Whatever you decide to try, do it together, and you will form a stronger bond.
Go to bed angry.
This goes against everything I was ever taught! But for me, holding my tongue, giving myself some time to cool down and think more rationally is way better that speaking in anger and in haste. Sleep on it. It won’t seem as bad in the morning. As women, we tend to let our emotions get the better of us. When we give ourselves some time to calm those emotions, you are less likely to say or do something you will regret.
Remember, they can’t read our minds. Give it a little time and then, tell him what is on your mind! If he hurt your feelings, tell him and tell him why! When I explain my feelings, so many times Matt had no idea I felt that way. Communication is key!!!
Don’t talk unkindly about your spouse to others.
If you don’t like something he is doing, tell him, not someone else.
Pray together and for each other.
This has been huge in our marriage. When I hear Matt pray for me, it does something for me that I can’t even express in words. It’s just powerful. Do this daily for each other. We take turns praying each night. Matt ends up saying it way more than I do somehow. Haha! He’s the best.
Say I love you often.
We all need to hear it. We all need to say it. It can never be too much.
Show affection in front of your children.
The greatest gift a dad can give his children is to love their mother. I can’t remember who said this, but it is truth! And the same can be true about a mother. Hold his hand, give him hugs and a gentle kiss – let your children see! Our kids may say gross and roll their eyes, but deep down it brings them comfort and is teaching them how to love and care for their spouse someday.
This photo was taken at the top of the ferris wheel by our daughter Ellie. Her and the boys thought it was gross! Haha!

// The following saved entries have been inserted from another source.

[src/hw/tbu_params.svh]
// Purpose: offsets, field positions, reset values and counts of the timer
// Assumes: 32-bit APB data, one register per aligned word
// Notes: definitions only
`ifndef TBU_PARAMS_SVH
`define TBU_PARAMS_SVH

// register byte offsets
`define TBU_AW 5
`define TBU_OFS_CTRL 5'h00
`define TBU_OFS_COUNT 5'h04
`define TBU_OFS_MODULO 5'h08
`define TBU_OFS_CH0_CTL 5'h0C
`define TBU_OFS_CH1_CTL 5'h10
`define TBU_OFS_CH0_VAL 5'h14
`define TBU_OFS_CH1_VAL 5'h18

// timer control register fields
`define TBU_CTRL_FLAG 7
`define TBU_CTRL_IE 6
`define TBU_CTRL_HALT 5
`define TBU_CTRL_RST 4

// channel control register: flag bit, low byte holds the whole field set
`define TBU_CH_FLAG 7

// reset values and sizes
`define TBU_MOD_RST 16'hFFFF
`define TBU_PSC_W 6
`define TBU_RATE_OFF 3'h7
`define TBU_ELS_CLEAR 2'h2
`define TBU_ELS_TOGGLE 2'h1
`define TBU_ELS_SET 2'h3

`endif

[src/hw/tbu_pkg.sv]
// Purpose: types shared by the timer modules
// Assumes: tbu_params.svh supplies the numbers
// Notes: no constants here beyond types
`include "tbu_params.svh"
package tbu_pkg;

    // one channel control byte, msb first
    typedef struct packed {
        logic flag;        // chan_event_flag
        logic irq_en;      // chan_irq_enable
        logic buf_mode;    // chan0_buffered_mode, always 0 on channel 1
        logic unbuf_mode;  // chan_unbuffered_mode
        logic els_hi;      // edge_level_sel_hi
        logic els_lo;      // edge_level_sel_lo
        logic tov;         // toggle_on_wrap
        logic full_duty;   // full_duty_force
    } tbu_chctl_s;

    // whole state of the main timer
    typedef struct packed {
        logic [15:0] cnt;            // counter
        logic [15:0] modulo;         // modulo_limit_high/low
        logic [2:0] rate;            // prescale_select
        logic halt;                  // counter_halt
        logic wrap_flag;             // wrap_flag
        logic wrap_ie;               // wrap_irq_enable
        tbu_chctl_s [1:0] ctl;       // chan control/status
        logic [1:0][15:0] val;       // chan_value_high/low
        logic [1:0] pin_lvl;         // driven channel pin levels
        logic moved;                 // counter changed last cycle
        logic act_sel;               // linked mode: active value channel
        logic last_wr;               // linked mode: channel written last
        logic [31:0] rdata;          // apb read data
    } tbu_state_s;

    // prescaler divider state
    typedef struct packed {
        logic [`TBU_PSC_W-1:0] div;
    } tbu_psc_s;

    // pin synchroniser state
    typedef struct packed {
        logic s1;
        logic s2;
        logic s3;
    } tbu_sync_s;

endpackage
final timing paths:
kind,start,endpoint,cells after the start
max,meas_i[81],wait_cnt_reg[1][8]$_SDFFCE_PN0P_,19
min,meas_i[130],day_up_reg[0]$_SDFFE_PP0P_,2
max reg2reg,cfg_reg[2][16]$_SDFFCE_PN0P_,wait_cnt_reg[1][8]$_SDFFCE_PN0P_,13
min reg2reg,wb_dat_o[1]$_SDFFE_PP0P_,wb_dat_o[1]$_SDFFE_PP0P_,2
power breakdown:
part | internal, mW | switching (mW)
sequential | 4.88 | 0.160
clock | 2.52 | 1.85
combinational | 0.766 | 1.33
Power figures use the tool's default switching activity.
## src/include/rfp_pkg.sv

```systemverilog
package rfp_pkg;
   // clock and link bit rates
   localparam int unsigned CLK_HZ         = 200_000_000;
   localparam int unsigned RATE_LO_BPS    = 212_000;
   localparam int unsigned RATE_HI_BPS    = 424_000;
   localparam int unsigned MIN_HALF_CYC   = 4;
   localparam int unsigned MAX_HALF_CYC   = 1023;
   // frame layout
   localparam logic [7:0]  PREAMBLE_BYTES = 8'h06;
   localparam logic [15:0] SYNC_WORD      = 16'hb24d;
   localparam logic [7:0]  SIZE_EXTRA     = 8'h01;
   localparam logic [7:0]  CRC_BYTES      = 8'h02;
   localparam logic [15:0] CRC_POLY       = 16'h1021;
   localparam logic [15:0] CRC_INIT       = 16'h0000;
   localparam logic [7:0]  MAX_TX_COUNT   = 8'hfe;
   // memory organisation
   localparam int unsigned BLOCK_BYTES    = 16;
   localparam int unsigned MEM_BLOCKS     = 32;
   localparam logic [15:0] LAST_ADDR      = 16'h01ff;
   // register port map
   localparam int unsigned ADDR_W         = 7;
   localparam logic [6:0]  REG_CTRL       = 7'h00;
   localparam logic [6:0]  REG_STATUS     = 7'h01;
   localparam logic [6:0]  REG_CFG_FLAG   = 7'h02;
   localparam logic [6:0]  REG_CFG_CHECK  = 7'h03;
   localparam logic [6:0]  REG_RF_RO      = 7'h04;
   localparam logic [6:0]  REG_SER_RO     = 7'h05;
   localparam logic [6:0]  REG_PROT       = 7'h06;
   localparam logic [6:0]  REG_STORE_BASE = 7'h20;
   localparam logic [6:0]  REG_ACT_BASE   = 7'h40;
   localparam int unsigned CTRL_RATE_BIT  = 0;
   localparam int unsigned ST_POWER_BIT   = 0;
   localparam int unsigned ST_RX_BIT      = 1;
   localparam int unsigned ST_TX_BIT      = 2;
   localparam int unsigned ST_RESP_BIT    = 3;
   localparam int unsigned ST_CFG_BIT     = 4;
   // configuration validity codes
   localparam logic [7:0]  CFG_ON         = 8'h01;
   localparam logic [7:0]  CFG_CHECK_OK   = 8'hfe;
   // deferred parameter bytes, index 17 first
   localparam int unsigned PARAM_BYTES    = 18;
   localparam logic [6:0]  PARAM_BYTES_A  = 7'h12;
   typedef logic [PARAM_BYTES-1:0][7:0] rfp_params_t;
   localparam rfp_params_t DEF_DEFERRED = {
      8'he0, 8'h00, 8'hff, 8'hff,
      8'h00, 8'h00, 8'h00, 8'h00, 8'h00, 8'h00, 8'hfe, 8'h02,
      8'hff, 8'haa, 8'hc0, 8'h47, 8'h54, 8'h00};
   localparam logic [7:0]  DEF_RF_RO      = 8'h00;
   localparam logic [7:0]  DEF_SER_RO     = 8'h00;
   localparam logic [7:0]  DEF_PROT       = 8'h00;

   typedef enum logic [2:0] {
      RX_HUNT = 3'b000,
      RX_SIZE = 3'b001,
      RX_DATA = 3'b010,
      RX_CRC  = 3'b011
   } rfp_rx_e;

   typedef enum logic [2:0] {
      TX_IDLE = 3'b000,
      TX_PRE  = 3'b001,
      TX_SYNC = 3'b010,
      TX_SIZE = 3'b011,
      TX_DATA = 3'b100,
      TX_CRC  = 3'b101
   } rfp_tx_e;

   typedef struct packed {
      logic [ADDR_W-1:0] addr;
      logic [7:0]        wdata;
      logic              wr;
      logic              rd;
   } rfp_bus_s;

   function automatic logic [31:0] rfp_manch16(input logic [15:0] w);
      logic [31:0] m;
      m = '0;
      for (int i = 0; i < 16; i++) begin
         m[2*i +: 2] = w[i] ? 2'b10 : 2'b01;
      end
      return m;
   endfunction : rfp_manch16

   localparam logic [31:0] SYNC_MANCH = rfp_manch16(SYNC_WORD);

   function automatic logic [15:0] rfp_crc_byte(input logic [15:0] c, input logic [7:0] b);
      logic [15:0] x;
      x = c;
      for (int i = 7; i >= 0; i--) begin
         x = (x[15] ^ b[i]) ? ({x[14:0], 1'b0} ^ CRC_POLY) : {x[14:0], 1'b0};
      end
      return x;
   endfunction : rfp_crc_byte
endpackage : rfp_pkg

```

## src/design/rfp_frame_apply.sv

```systemverilog
`timescale 1ns/1ps
`default_nettype none
// Overview of operation
// - Without a valid enable flag and check code every parameter takes its default.
// - Read-only controls and protection setting follow a rewrite at once while enabled.
// - All other system parameters change only at the next power-up after a rewrite.
// - Loss of RF-derived supply is power-off and its return is the power-up that loads them.
// - Protocol addresses equal physical ones; block k spans bytes 16k to 16k+15.
// - A response is sent only after a received command has been fully handled.
// - Both directions use Manchester bit coding.
// - Characters are eight bits, MSB first, with no framing bits and no gaps.
// - A frame opens with six zero bytes and the two-byte sync pattern for alignment.
// - A size byte holding data count plus one precedes the data bytes.
// - The data field is a command from the reader and a response from the tag.
// - A frame ends with a CRC-16, polynomial 0x1021, initial value zero.
////////////////////////////////////////////////////////////////////////////////
module rfp_frame_apply #(
   parameter int unsigned CLK_HZ = rfp_pkg::CLK_HZ
) (
   input  wire logic                 clock_in,
   input  wire logic                 rst_n_in,
   input  wire logic                 ce_in,
   input  wire rfp_pkg::rfp_bus_s    bus_in,
   output logic [7:0]                rd_data_out,
   input  wire logic                 rf_power_ok_in,
   input  wire logic                 rf_rx_in,
   output logic                      tx_mod_out,
   input  wire logic                 tx_start_in,
   input  wire logic [7:0]           tx_count_in,
   input  wire logic [7:0]           tx_byte_in,
   output logic                      tx_next_out,
   output logic                      tx_busy_out,
   output logic [7:0]                rx_byte_out,
   output logic                      rx_byte_valid_out,
   output logic                      rx_frame_ok_out,
   output logic                      rx_frame_bad_out,
   output logic                      resp_pending_out,
   output logic [7:0]                rf_ro_out,
   output logic [7:0]                ser_ro_out,
   output logic [7:0]                prot_out,
   output rfp_pkg::rfp_params_t      active_params_out,
   input  wire logic [15:0]          map_addr_in,
   output logic [8:0]                map_phys_out,
   output logic [4:0]                map_block_out,
   output logic [3:0]                map_byte_out,
   output logic                      map_range_err_out
);
   import rfp_pkg::*;

   localparam int unsigned HALF_LO_CYC = CLK_HZ / (2 * RATE_LO_BPS);
   localparam int unsigned HALF_HI_CYC = CLK_HZ / (2 * RATE_HI_BPS);

   if (HALF_HI_CYC < MIN_HALF_CYC || HALF_LO_CYC > MAX_HALF_CYC) begin : g_bad_clock
      $error("clock rate cannot serve the bit timing");
   end

   typedef struct packed {
      logic [2:0]  sync_rx;
      logic [2:0]  sync_pw;
      logic        rx_lvl;
      logic        pw_lvl;
      logic        rate_hi;
      logic [7:0]  cfg_flag;
      logic [7:0]  cfg_check;
      logic [7:0]  st_rf_ro;
      logic [7:0]  st_ser_ro;
      logic [7:0]  st_prot;
      rfp_params_t store;
      rfp_params_t active;
      logic [7:0]  rf_ro;
      logic [7:0]  ser_ro;
      logic [7:0]  prot;
      logic [7:0]  rd_data;
      rfp_rx_e     rx_st;
      logic [9:0]  rx_h;
      logic [31:0] hs;
      logic        rx_phase;
      logic [7:0]  rx_sh;
      logic [2:0]  rx_bits;
      logic [7:0]  rx_rem;
      logic [15:0] rx_crc;
      logic [7:0]  rx_byte;
      logic        rx_valid;
      logic        rx_ok;
      logic        rx_bad;
      logic        resp_pending;
      rfp_tx_e     tx_st;
      logic [9:0]  tx_h;
      logic [3:0]  tx_half;
      logic [7:0]  tx_cur;
      logic [7:0]  tx_cnt;
      logic [7:0]  tx_count;
      logic [15:0] tx_crc;
      logic        tx_mod;
      logic        tx_next;
      logic        tx_busy;
      logic [8:0]  map_phys;
      logic [4:0]  map_block;
      logic [3:0]  map_byte;
      logic        map_err;
   } rfp_state_s;

   localparam rfp_state_s RST_STATE = '{
      store: DEF_DEFERRED, active: DEF_DEFERRED, rf_ro: DEF_RF_RO, ser_ro: DEF_SER_RO,
      prot: DEF_PROT, rx_st: RX_HUNT, tx_st: TX_IDLE, default: '0};

   rfp_state_s  r;
   rfp_state_s  n;
   logic [9:0]  half;
   logic        cfg_valid;
   logic        cfg_touch;
   logic        pw_rise;
   logic        rx_sample;
   logic        rx_byte_end;
   logic [7:0]  rx_byte;
   logic [15:0] rx_crc_new;
   logic [6:0]  sidx;
   logic [6:0]  aidx;

   assign half      = r.rate_hi ? 10'(HALF_HI_CYC) : 10'(HALF_LO_CYC);
   assign cfg_valid = (r.cfg_flag == CFG_ON) && (r.cfg_check == CFG_CHECK_OK);
   assign cfg_touch = bus_in.wr &&
                      (bus_in.addr == REG_CFG_FLAG || bus_in.addr == REG_CFG_CHECK);
   // only second and third stages are compared; first stage may be metastable
   assign pw_rise   = (r.sync_pw[1] == r.sync_pw[2]) && r.sync_pw[2] && !r.pw_lvl;
   assign sidx      = bus_in.addr - REG_STORE_BASE;
   assign aidx      = bus_in.addr - REG_ACT_BASE;

   always_comb begin : comb
      n             = r;
      n.rx_valid    = 1'b0;
      n.rx_ok       = 1'b0;
      n.rx_bad      = 1'b0;
      n.tx_next     = 1'b0;
      n.rd_data     = 8'h00;
      rx_sample     = 1'b0;
      rx_byte_end   = 1'b0;
      rx_byte       = {r.rx_sh[6:0], r.hs[0]};
      rx_crc_new    = rfp_crc_byte(r.rx_crc, rx_byte);
      n.sync_rx     = {r.sync_rx[1:0], rf_rx_in};
      n.sync_pw     = {r.sync_pw[1:0], rf_power_ok_in};
      if (r.sync_rx[1] == r.sync_rx[2]) begin
         n.rx_lvl = r.sync_rx[2];
      end
      if (r.sync_pw[1] == r.sync_pw[2]) begin
         n.pw_lvl = r.sync_pw[2];
      end
      ////////////////////////////////////////////////////////////////////////
      if (bus_in.wr) begin
         case (bus_in.addr)
            REG_CTRL:      n.rate_hi = bus_in.wdata[CTRL_RATE_BIT];
            REG_CFG_FLAG:  n.cfg_flag = bus_in.wdata;
            REG_CFG_CHECK: n.cfg_check = bus_in.wdata;
            REG_RF_RO:     n.st_rf_ro = bus_in.wdata;
            REG_SER_RO:    n.st_ser_ro = bus_in.wdata;
            REG_PROT:      n.st_prot = bus_in.wdata;
            default: begin
               if (sidx < PARAM_BYTES_A) begin
                  n.store[sidx[4:0]] = bus_in.wdata;
               end
            end
         endcase
      end
      if (bus_in.rd) begin
         case (bus_in.addr)
            REG_CTRL:      n.rd_data = {7'h00, r.rate_hi};
            REG_STATUS:    n.rd_data = {3'h0, cfg_valid, r.resp_pending,
                                        r.tx_st != TX_IDLE, r.rx_st != RX_HUNT, r.pw_lvl};
            REG_CFG_FLAG:  n.rd_data = r.cfg_flag;
            REG_CFG_CHECK: n.rd_data = r.cfg_check;
            REG_RF_RO:     n.rd_data = r.st_rf_ro;
            REG_SER_RO:    n.rd_data = r.st_ser_ro;
            REG_PROT:      n.rd_data = r.st_prot;
            default: begin
               if (sidx < PARAM_BYTES_A) begin
                  n.rd_data = r.store[sidx[4:0]];
               end else if (aidx < PARAM_BYTES_A) begin
                  n.rd_data = r.active[aidx[4:0]];
               end
            end
         endcase
      end
      ////////////////////////////////////////////////////////////////////////
      n.rf_ro  = cfg_valid ? r.st_rf_ro : DEF_RF_RO;
      n.ser_ro = cfg_valid ? r.st_ser_ro : DEF_SER_RO;
      n.prot   = cfg_valid ? r.st_prot : DEF_PROT;
      if (pw_rise) begin
         n.active = cfg_valid ? r.store : DEF_DEFERRED;
      end
      n.map_phys  = map_addr_in[8:0];
      n.map_block = map_addr_in[8:4];
      n.map_byte  = map_addr_in[3:0];
      n.map_err   = map_addr_in > LAST_ADDR;
      ////////////////////////////////////////////////////////////////////////
      // receive: half-bit sampler re-centred on every line edge
      if (n.rx_lvl != r.rx_lvl) begin
         n.rx_h = {1'b0, half[9:1]};
      end else if (r.rx_h == 10'h000) begin
         n.rx_h    = half - 10'd1;
         rx_sample = 1'b1;
      end else begin
         n.rx_h = r.rx_h - 10'd1;
      end
      // half duplex: own transmission is not received
      if (rx_sample && r.tx_st == TX_IDLE) begin
         n.hs       = {r.hs[30:0], r.rx_lvl};
         n.rx_phase = ~r.rx_phase;
         if (r.rx_st == RX_HUNT) begin
            if ({r.hs[30:0], r.rx_lvl} == SYNC_MANCH) begin
               n.rx_st    = RX_SIZE;
               n.rx_phase = 1'b0;
               n.rx_bits  = 3'h0;
               n.rx_crc   = CRC_INIT;
            end
         end else if (r.rx_phase) begin
            if (r.hs[0] == r.rx_lvl) begin
               n.rx_st = RX_HUNT;
            end else begin
               n.rx_sh   = rx_byte;
               n.rx_bits = r.rx_bits + 3'd1;
               if (r.rx_bits == 3'd7) begin
                  rx_byte_end = 1'b1;
                  n.rx_crc    = rx_crc_new;
                  case (r.rx_st)
                     RX_SIZE: begin
                        n.rx_rem = (rx_byte == SIZE_EXTRA) ? CRC_BYTES :
                                   rx_byte - SIZE_EXTRA;
                        n.rx_st  = (rx_byte == 8'h00) ? RX_HUNT :
                                   (rx_byte == SIZE_EXTRA) ? RX_CRC : RX_DATA;
                     end
                     RX_DATA: begin
                        n.rx_byte  = rx_byte;
                        n.rx_valid = 1'b1;
                        n.rx_rem   = (r.rx_rem == 8'h01) ? CRC_BYTES : r.rx_rem - 8'h01;
                        n.rx_st    = (r.rx_rem == 8'h01) ? RX_CRC : RX_DATA;
                     end
                     RX_CRC: begin
                        n.rx_rem = r.rx_rem - 8'h01;
                        if (r.rx_rem == 8'h01) begin
                           n.rx_st = RX_HUNT;
                           // residue over size, data and crc is zero for a good frame
                           n.rx_ok        = rx_crc_new == 16'h0000;
                           n.rx_bad       = rx_crc_new != 16'h0000;
                           n.resp_pending = r.resp_pending || rx_crc_new == 16'h0000;
                        end
                     end
                     default: n.rx_st = RX_HUNT;
                  endcase
               end
            end
         end
      end
      ////////////////////////////////////////////////////////////////////////
      // transmit: one byte is sixteen half-bits, next byte loaded without a gap
      case (r.tx_st)
         TX_IDLE: begin
            if (tx_start_in && r.resp_pending && tx_count_in <= MAX_TX_COUNT) begin
               // a command completing in this very cycle keeps its response armed
               n.resp_pending = n.rx_ok;
               n.tx_st        = TX_PRE;
               n.tx_cnt       = PREAMBLE_BYTES - 8'h01;
               n.tx_cur       = 8'h00;
               n.tx_half      = 4'h0;
               n.tx_h         = half - 10'd1;
               n.tx_count     = tx_count_in;
               n.tx_crc       = CRC_INIT;
            end
         end
         default: begin
            if (r.tx_h != 10'h000) begin
               n.tx_h = r.tx_h - 10'd1;
            end else begin
               n.tx_h    = half - 10'd1;
               n.tx_half = r.tx_half + 4'd1;
               if (r.tx_half == 4'hf) begin
                  case (r.tx_st)
                     TX_PRE: begin
                        n.tx_st  = (r.tx_cnt == 8'h00) ? TX_SYNC : TX_PRE;
                        n.tx_cur = (r.tx_cnt == 8'h00) ? SYNC_WORD[15:8] : 8'h00;
                        n.tx_cnt = (r.tx_cnt == 8'h00) ? 8'h01 : r.tx_cnt - 8'h01;
                     end
                     TX_SYNC: begin
                        if (r.tx_cnt == 8'h00) begin
                           n.tx_st  = TX_SIZE;
                           n.tx_cur = r.tx_count + SIZE_EXTRA;
                           n.tx_crc = rfp_crc_byte(r.tx_crc, r.tx_count + SIZE_EXTRA);
                        end else begin
                           n.tx_cur = SYNC_WORD[7:0];
                           n.tx_cnt = 8'h00;
                        end
                     end
                     TX_SIZE, TX_DATA: begin
                        if ((r.tx_st == TX_SIZE ? r.tx_count : r.tx_cnt) == 8'h00) begin
                           n.tx_st  = TX_CRC;
                           n.tx_cur = r.tx_crc[15:8];
                           n.tx_cnt = 8'h01;
                        end else begin
                           n.tx_st   = TX_DATA;
                           n.tx_cur  = tx_byte_in;
                           n.tx_next = 1'b1;
                           n.tx_crc  = rfp_crc_byte(r.tx_crc, tx_byte_in);
                           n.tx_cnt  = (r.tx_st == TX_SIZE ? r.tx_count : r.tx_cnt) - 8'h01;
                        end
                     end
                     default: begin
                        n.tx_st  = (r.tx_cnt == 8'h01) ? TX_CRC : TX_IDLE;
                        n.tx_cur = r.tx_crc[7:0];
                        n.tx_cnt = 8'h00;
                     end
                  endcase
               end
            end
         end
      endcase
      // first half carries the bit, second half its complement
      n.tx_mod = (n.tx_st == TX_IDLE) ? 1'b0 :
                 n.tx_cur[3'd7 - n.tx_half[3:1]] ^ n.tx_half[0];
      if (!r.pw_lvl) begin
         n.rx_st        = RX_HUNT;
         n.tx_st        = TX_IDLE;
         n.tx_mod       = 1'b0;
         n.resp_pending = 1'b0;
      end
      n.tx_busy = n.tx_st != TX_IDLE;
   end

   always_ff @(posedge clock_in or negedge rst_n_in) begin : regs
      if (!rst_n_in) begin
         r <= RST_STATE;
      end else if (ce_in) begin
         r <= n;
      end
   end

   assign rd_data_out       = r.rd_data;
   assign tx_mod_out        = r.tx_mod;
   assign tx_next_out       = r.tx_next;
   assign tx_busy_out       = r.tx_busy;
   assign rx_byte_out       = r.rx_byte;
   assign rx_byte_valid_out = r.rx_valid;
   assign rx_frame_ok_out   = r.rx_ok;
   assign rx_frame_bad_out  = r.rx_bad;
   assign resp_pending_out  = r.resp_pending;
   assign rf_ro_out         = r.rf_ro;
   assign ser_ro_out        = r.ser_ro;
   assign prot_out          = r.prot;
   assign active_params_out = r.active;
   assign map_phys_out      = r.map_phys;
   assign map_block_out     = r.map_block;
   assign map_byte_out      = r.map_byte;
   assign map_range_err_out = r.map_err;
endmodule : rfp_frame_apply
`default_nettype wire

```
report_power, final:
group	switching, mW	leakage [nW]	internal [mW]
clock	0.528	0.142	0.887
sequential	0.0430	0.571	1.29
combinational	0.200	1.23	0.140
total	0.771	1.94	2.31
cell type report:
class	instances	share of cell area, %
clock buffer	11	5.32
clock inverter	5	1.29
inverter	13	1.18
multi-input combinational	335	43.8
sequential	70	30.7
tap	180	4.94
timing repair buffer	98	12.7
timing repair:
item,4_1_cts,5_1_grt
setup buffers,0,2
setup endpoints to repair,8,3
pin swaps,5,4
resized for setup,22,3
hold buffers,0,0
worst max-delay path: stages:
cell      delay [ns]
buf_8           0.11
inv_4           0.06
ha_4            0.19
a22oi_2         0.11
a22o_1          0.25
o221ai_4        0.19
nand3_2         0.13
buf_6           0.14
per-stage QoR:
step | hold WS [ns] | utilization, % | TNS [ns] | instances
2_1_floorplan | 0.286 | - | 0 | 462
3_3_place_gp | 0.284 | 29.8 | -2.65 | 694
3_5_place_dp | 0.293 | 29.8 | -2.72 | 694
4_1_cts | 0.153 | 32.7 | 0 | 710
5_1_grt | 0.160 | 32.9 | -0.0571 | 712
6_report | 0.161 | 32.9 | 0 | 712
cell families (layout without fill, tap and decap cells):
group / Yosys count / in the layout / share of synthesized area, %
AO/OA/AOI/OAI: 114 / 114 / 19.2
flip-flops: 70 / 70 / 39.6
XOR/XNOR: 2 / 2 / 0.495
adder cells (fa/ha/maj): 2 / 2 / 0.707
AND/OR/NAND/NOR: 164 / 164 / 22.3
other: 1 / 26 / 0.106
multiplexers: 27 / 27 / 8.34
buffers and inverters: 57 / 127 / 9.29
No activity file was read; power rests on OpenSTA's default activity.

Let him open the door for you.
I may be old fashioned, but little things like this make me feel taken care of and important. Sure, I am completely capable of opening the door for myself, but I see it as a symbol of respect. Let them do it for you.
Dress up for him.
You don’t have to do this everyday, but wow him with a pretty girl to come home to after a long day at work every once in a while.
Learn to make his favorite food.
A way to a man’s heart is most definitely through his stomach! Whether you are a baker, chef or not, learn how to make something he loves and make it for him when he needs a pick me up or on a special occasion. Matt loves his mom’s cheesecake. I learned to make it when we were first married. I try to make it every year on his birthday. It’s a little way you can show him you really care about him.
This is huge! Try, try, try to find something everyday you can tell him you are thankful for or compliment him on. Doing this will deepen the love you have for him and the love he has for you.
Remember you’re a team!
There is a reason as women you leave behind your families name and take on his. I believe it is a beautiful symbol of becoming the same team. Teammates help carry the load of the game, they all work hard for the same goal. There is no I in team!
If your teammate is not a team player you carry your team and hopefully they will rise to the occasion.
Sometimes players leave the team. This does not make you as a player any less valuable! Keep your eye on the ball and playing your best. A new teammate will come along! You just work on being the best player you can be so you can keep helping your team.
These 14 tips are just things that have helped me strengthen my marriage. I hope you remember life is a roller coaster. Sometimes you are up, sometimes you are down. Buckle up and enjoy the ride! No one’s ride is smooth sailing 100% of the journey. I love this saying, “be kind to everyone you meet, for everyone is fighting a hard battle.”
I hope you have a nice Valentine’s Day and know you are loved!
Matt thank you for being the leader of our team! I love you with all of my heart!